*** Opening of Information provided ***
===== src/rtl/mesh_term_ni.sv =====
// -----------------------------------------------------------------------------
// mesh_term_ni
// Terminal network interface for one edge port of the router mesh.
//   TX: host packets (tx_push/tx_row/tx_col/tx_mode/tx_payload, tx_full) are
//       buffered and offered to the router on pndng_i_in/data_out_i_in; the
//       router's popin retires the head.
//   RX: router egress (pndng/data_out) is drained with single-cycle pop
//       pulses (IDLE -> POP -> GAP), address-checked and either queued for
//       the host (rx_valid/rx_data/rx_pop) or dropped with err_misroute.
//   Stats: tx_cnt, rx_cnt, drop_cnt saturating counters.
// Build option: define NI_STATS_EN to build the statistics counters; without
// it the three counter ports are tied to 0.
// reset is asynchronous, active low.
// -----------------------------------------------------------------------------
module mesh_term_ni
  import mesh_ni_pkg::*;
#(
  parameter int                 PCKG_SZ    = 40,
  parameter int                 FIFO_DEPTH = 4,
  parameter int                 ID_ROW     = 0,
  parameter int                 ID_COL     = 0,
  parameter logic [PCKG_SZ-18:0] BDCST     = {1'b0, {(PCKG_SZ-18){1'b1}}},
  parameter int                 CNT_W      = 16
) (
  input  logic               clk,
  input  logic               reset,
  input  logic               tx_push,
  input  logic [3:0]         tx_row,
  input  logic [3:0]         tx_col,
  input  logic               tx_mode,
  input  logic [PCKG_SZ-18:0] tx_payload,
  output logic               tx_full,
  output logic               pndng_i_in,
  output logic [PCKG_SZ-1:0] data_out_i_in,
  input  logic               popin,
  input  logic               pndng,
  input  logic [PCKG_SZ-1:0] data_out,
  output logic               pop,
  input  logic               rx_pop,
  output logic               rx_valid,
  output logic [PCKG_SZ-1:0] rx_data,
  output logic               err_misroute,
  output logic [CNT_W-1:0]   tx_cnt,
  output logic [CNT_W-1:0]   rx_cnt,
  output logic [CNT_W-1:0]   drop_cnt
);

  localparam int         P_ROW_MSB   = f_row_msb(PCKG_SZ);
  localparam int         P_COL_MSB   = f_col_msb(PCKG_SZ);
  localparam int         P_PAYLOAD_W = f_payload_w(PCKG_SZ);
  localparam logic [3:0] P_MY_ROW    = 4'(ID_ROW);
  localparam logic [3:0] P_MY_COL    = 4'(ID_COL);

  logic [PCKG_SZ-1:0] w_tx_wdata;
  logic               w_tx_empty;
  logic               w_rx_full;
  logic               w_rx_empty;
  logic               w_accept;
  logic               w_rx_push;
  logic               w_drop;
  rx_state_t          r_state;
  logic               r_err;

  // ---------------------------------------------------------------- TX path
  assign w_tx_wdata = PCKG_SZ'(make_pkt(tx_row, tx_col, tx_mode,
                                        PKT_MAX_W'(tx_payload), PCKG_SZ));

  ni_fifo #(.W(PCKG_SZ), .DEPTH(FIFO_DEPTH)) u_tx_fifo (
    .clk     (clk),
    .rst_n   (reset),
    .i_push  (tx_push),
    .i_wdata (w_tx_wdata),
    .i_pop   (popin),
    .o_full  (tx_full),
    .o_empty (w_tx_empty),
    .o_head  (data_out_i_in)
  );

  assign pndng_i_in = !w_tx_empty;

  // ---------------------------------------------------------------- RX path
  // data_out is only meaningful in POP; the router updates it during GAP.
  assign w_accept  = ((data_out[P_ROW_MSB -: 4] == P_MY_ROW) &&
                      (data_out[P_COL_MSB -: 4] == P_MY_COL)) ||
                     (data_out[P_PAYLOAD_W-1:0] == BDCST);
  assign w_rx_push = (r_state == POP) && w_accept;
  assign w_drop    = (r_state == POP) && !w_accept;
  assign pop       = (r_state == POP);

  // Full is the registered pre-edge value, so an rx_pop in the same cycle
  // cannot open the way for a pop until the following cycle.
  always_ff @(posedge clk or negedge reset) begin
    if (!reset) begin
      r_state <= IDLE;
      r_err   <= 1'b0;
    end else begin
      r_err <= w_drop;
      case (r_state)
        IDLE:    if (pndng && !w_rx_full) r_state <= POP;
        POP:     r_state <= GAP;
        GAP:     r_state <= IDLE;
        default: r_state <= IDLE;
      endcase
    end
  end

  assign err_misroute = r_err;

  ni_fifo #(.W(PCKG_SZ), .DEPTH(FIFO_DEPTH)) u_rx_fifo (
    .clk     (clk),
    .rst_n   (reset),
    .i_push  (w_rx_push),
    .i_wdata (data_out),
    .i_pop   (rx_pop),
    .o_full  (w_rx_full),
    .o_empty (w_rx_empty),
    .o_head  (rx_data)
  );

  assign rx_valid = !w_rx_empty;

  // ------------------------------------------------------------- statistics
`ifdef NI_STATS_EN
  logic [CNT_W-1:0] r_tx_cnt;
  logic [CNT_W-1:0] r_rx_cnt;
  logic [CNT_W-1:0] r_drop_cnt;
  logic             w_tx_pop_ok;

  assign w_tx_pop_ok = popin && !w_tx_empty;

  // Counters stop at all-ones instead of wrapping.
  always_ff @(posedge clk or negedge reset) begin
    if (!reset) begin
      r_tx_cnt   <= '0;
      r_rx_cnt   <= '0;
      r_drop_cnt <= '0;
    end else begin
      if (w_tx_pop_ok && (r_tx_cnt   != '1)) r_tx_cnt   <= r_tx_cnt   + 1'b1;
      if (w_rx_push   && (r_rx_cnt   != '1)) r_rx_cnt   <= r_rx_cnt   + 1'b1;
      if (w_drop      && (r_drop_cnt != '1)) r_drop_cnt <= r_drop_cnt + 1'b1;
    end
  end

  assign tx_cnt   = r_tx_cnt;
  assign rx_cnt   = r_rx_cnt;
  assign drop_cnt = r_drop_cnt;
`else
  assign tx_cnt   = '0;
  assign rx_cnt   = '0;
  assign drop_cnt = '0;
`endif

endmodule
*** Close of Information provided ***
[Aim of the task]
Return the listing above exactly, line for line.

[Answer to the problem]
===== src/rtl/mesh_term_ni.sv =====
// -----------------------------------------------------------------------------
// mesh_term_ni
// Terminal network interface for one edge port of the router mesh.
//   TX: host packets (tx_push/tx_row/tx_col/tx_mode/tx_payload, tx_full) are
//       buffered and offered to the router on pndng_i_in/data_out_i_in; the
//       router's popin retires the head.
//   RX: router egress (pndng/data_out) is drained with single-cycle pop
//       pulses (IDLE -> POP -> GAP), address-checked and either queued for
//       the host (rx_valid/rx_data/rx_pop) or dropped with err_misroute.
//   Stats: tx_cnt, rx_cnt, drop_cnt saturating counters.
// Build option: define NI_STATS_EN to build the statistics counters; without
// it the three counter ports are tied to 0.
// reset is asynchronous, active low.
// -----------------------------------------------------------------------------
module mesh_term_ni
  import mesh_ni_pkg::*;
#(
  parameter int                 PCKG_SZ    = 40,
  parameter int                 FIFO_DEPTH = 4,
  parameter int                 ID_ROW     = 0,
  parameter int                 ID_COL     = 0,
  parameter logic [PCKG_SZ-18:0] BDCST     = {1'b0, {(PCKG_SZ-18){1'b1}}},
  parameter int                 CNT_W      = 16
) (
  input  logic               clk,
  input  logic               reset,
  input  logic               tx_push,
  input  logic [3:0]         tx_row,
  input  logic [3:0]         tx_col,
  input  logic               tx_mode,
  input  logic [PCKG_SZ-18:0] tx_payload,
  output logic               tx_full,
  output logic               pndng_i_in,
  output logic [PCKG_SZ-1:0] data_out_i_in,
  input  logic               popin,
  input  logic               pndng,
  input  logic [PCKG_SZ-1:0] data_out,
  output logic               pop,
  input  logic               rx_pop,
  output logic               rx_valid,
  output logic [PCKG_SZ-1:0] rx_data,
  output logic               err_misroute,
  output logic [CNT_W-1:0]   tx_cnt,
  output logic [CNT_W-1:0]   rx_cnt,
  output logic [CNT_W-1:0]   drop_cnt
);

  localparam int         P_ROW_MSB   = f_row_msb(PCKG_SZ);
  localparam int         P_COL_MSB   = f_col_msb(PCKG_SZ);
  localparam int         P_PAYLOAD_W = f_payload_w(PCKG_SZ);
  localparam logic [3:0] P_MY_ROW    = 4'(ID_ROW);
  localparam logic [3:0] P_MY_COL    = 4'(ID_COL);

  logic [PCKG_SZ-1:0] w_tx_wdata;
  logic               w_tx_empty;
  logic               w_rx_full;
  logic               w_rx_empty;
  logic               w_accept;
  logic               w_rx_push;
  logic               w_drop;
  rx_state_t          r_state;
  logic               r_err;

  // ---------------------------------------------------------------- TX path
  assign w_tx_wdata = PCKG_SZ'(make_pkt(tx_row, tx_col, tx_mode,
                                        PKT_MAX_W'(tx_payload), PCKG_SZ));

  ni_fifo #(.W(PCKG_SZ), .DEPTH(FIFO_DEPTH)) u_tx_fifo (
    .clk     (clk),
    .rst_n   (reset),
    .i_push  (tx_push),
    .i_wdata (w_tx_wdata),
    .i_pop   (popin),
    .o_full  (tx_full),
    .o_empty (w_tx_empty),
    .o_head  (data_out_i_in)
  );

  assign pndng_i_in = !w_tx_empty;

  // ---------------------------------------------------------------- RX path
  // data_out is only meaningful in POP; the router updates it during GAP.
  assign w_accept  = ((data_out[P_ROW_MSB -: 4] == P_MY_ROW) &&
                      (data_out[P_COL_MSB -: 4] == P_MY_COL)) ||
                     (data_out[P_PAYLOAD_W-1:0] == BDCST);
  assign w_rx_push = (r_state == POP) && w_accept;
  assign w_drop    = (r_state == POP) && !w_accept;
  assign pop       = (r_state == POP);

  // Full is the registered pre-edge value, so an rx_pop in the same cycle
  // cannot open the way for a pop until the following cycle.
  always_ff @(posedge clk or negedge reset) begin
    if (!reset) begin
      r_state <= IDLE;
      r_err   <= 1'b0;
    end else begin
      r_err <= w_drop;
      case (r_state)
        IDLE:    if (pndng && !w_rx_full) r_state <= POP;
        POP:     r_state <= GAP;
        GAP:     r_state <= IDLE;
        default: r_state <= IDLE;
      endcase
    end
  end

  assign err_misroute = r_err;

  ni_fifo #(.W(PCKG_SZ), .DEPTH(FIFO_DEPTH)) u_rx_fifo (
    .clk     (clk),
    .rst_n   (reset),
    .i_push  (w_rx_push),
    .i_wdata (data_out),
    .i_pop   (rx_pop),
    .o_full  (w_rx_full),
    .o_empty (w_rx_empty),
    .o_head  (rx_data)
  );

  assign rx_valid = !w_rx_empty;

  // ------------------------------------------------------------- statistics
`ifdef NI_STATS_EN
  logic [CNT_W-1:0] r_tx_cnt;
  logic [CNT_W-1:0] r_rx_cnt;
  logic [CNT_W-1:0] r_drop_cnt;
  logic             w_tx_pop_ok;

  assign w_tx_pop_ok = popin && !w_tx_empty;

  // Counters stop at all-ones instead of wrapping.
  always_ff @(posedge clk or negedge reset) begin
    if (!reset) begin
      r_tx_cnt   <= '0;
      r_rx_cnt   <= '0;
      r_drop_cnt <= '0;
    end else begin
      if (w_tx_pop_ok && (r_tx_cnt   != '1)) r_tx_cnt   <= r_tx_cnt   + 1'b1;
      if (w_rx_push   && (r_rx_cnt   != '1)) r_rx_cnt   <= r_rx_cnt   + 1'b1;
      if (w_drop      && (r_drop_cnt != '1)) r_drop_cnt <= r_drop_cnt + 1'b1;
    end
  end

  assign tx_cnt   = r_tx_cnt;
  assign rx_cnt   = r_rx_cnt;
  assign drop_cnt = r_drop_cnt;
`else
  assign tx_cnt   = '0;
  assign rx_cnt   = '0;
  assign drop_cnt = '0;
`endif

endmodule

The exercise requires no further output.